# [YOUR OBJECTIVE]
Give back a single number: the count of lines in the data that contain the string "Crit".

++++++++

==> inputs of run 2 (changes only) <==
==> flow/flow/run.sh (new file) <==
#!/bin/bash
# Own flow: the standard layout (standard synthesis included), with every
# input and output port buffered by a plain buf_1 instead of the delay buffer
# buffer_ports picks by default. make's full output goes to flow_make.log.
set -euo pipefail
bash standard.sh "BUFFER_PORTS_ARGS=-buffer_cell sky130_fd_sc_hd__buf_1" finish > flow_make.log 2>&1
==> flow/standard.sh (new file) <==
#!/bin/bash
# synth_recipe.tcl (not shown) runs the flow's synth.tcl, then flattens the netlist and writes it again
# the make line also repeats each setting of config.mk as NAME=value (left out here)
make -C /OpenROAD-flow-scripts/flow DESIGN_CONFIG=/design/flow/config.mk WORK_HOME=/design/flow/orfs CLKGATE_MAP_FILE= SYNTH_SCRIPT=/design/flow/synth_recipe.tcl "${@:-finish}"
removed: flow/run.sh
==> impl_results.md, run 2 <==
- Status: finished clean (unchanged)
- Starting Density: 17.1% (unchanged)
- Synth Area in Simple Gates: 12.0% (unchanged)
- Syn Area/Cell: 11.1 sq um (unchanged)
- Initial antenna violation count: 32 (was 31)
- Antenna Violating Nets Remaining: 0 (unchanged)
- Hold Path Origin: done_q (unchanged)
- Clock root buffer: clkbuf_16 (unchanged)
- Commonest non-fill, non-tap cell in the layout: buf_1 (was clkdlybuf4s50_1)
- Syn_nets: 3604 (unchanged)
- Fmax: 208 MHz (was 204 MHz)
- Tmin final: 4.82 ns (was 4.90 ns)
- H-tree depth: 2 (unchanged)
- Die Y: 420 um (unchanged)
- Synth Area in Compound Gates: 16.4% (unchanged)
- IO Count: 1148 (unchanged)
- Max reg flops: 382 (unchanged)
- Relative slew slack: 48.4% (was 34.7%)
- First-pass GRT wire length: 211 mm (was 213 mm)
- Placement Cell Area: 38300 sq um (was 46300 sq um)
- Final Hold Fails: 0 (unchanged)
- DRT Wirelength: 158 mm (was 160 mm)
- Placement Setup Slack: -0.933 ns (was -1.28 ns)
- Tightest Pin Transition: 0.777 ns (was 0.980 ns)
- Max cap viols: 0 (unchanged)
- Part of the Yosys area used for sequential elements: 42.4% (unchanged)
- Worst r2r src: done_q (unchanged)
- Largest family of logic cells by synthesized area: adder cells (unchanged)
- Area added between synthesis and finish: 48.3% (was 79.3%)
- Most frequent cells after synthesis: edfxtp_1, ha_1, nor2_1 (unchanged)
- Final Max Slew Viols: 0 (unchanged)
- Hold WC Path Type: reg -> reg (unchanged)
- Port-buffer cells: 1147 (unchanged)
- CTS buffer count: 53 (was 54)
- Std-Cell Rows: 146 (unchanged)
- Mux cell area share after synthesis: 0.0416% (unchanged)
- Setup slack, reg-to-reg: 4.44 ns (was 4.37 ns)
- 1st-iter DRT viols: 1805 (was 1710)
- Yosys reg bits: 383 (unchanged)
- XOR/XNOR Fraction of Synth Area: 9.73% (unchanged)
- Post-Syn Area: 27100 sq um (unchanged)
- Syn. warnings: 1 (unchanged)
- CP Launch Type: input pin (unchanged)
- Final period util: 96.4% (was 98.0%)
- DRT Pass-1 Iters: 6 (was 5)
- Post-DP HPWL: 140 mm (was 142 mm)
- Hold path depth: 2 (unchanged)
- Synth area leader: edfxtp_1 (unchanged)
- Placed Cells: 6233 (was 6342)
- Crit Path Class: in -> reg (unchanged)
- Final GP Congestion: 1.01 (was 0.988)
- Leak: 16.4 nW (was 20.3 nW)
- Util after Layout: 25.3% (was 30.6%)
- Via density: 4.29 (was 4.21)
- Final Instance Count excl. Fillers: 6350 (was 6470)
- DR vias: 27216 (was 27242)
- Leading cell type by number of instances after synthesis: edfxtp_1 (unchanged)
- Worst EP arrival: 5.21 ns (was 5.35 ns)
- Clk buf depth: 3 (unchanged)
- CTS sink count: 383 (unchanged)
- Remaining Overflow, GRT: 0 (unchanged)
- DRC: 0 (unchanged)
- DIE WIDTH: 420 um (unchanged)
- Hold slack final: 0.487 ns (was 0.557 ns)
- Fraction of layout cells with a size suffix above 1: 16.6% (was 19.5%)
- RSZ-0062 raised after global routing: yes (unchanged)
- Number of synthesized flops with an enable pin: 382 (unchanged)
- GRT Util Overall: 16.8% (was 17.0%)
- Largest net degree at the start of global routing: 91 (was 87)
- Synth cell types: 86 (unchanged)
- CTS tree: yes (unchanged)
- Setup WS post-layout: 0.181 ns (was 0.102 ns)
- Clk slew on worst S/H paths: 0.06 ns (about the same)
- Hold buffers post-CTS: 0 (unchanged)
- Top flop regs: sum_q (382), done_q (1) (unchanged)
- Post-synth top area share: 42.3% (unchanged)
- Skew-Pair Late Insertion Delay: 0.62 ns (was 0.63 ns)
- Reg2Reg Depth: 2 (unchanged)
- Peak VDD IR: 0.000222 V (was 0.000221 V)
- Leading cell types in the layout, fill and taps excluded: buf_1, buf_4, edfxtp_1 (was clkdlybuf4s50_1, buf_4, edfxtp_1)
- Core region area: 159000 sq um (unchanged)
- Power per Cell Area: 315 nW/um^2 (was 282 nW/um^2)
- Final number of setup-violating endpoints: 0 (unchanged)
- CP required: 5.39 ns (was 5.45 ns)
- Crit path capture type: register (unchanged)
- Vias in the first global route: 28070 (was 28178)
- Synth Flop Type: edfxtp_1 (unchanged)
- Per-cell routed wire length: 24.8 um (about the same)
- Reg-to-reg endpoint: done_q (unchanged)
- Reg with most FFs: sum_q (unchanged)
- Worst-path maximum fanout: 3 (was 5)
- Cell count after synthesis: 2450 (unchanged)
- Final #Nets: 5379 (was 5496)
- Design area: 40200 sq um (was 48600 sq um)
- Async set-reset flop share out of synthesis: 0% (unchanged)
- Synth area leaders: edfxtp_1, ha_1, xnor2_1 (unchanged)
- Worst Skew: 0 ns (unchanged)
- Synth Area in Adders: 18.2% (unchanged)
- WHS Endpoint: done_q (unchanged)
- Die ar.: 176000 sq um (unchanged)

++++++++

# [TASK RESULT]
2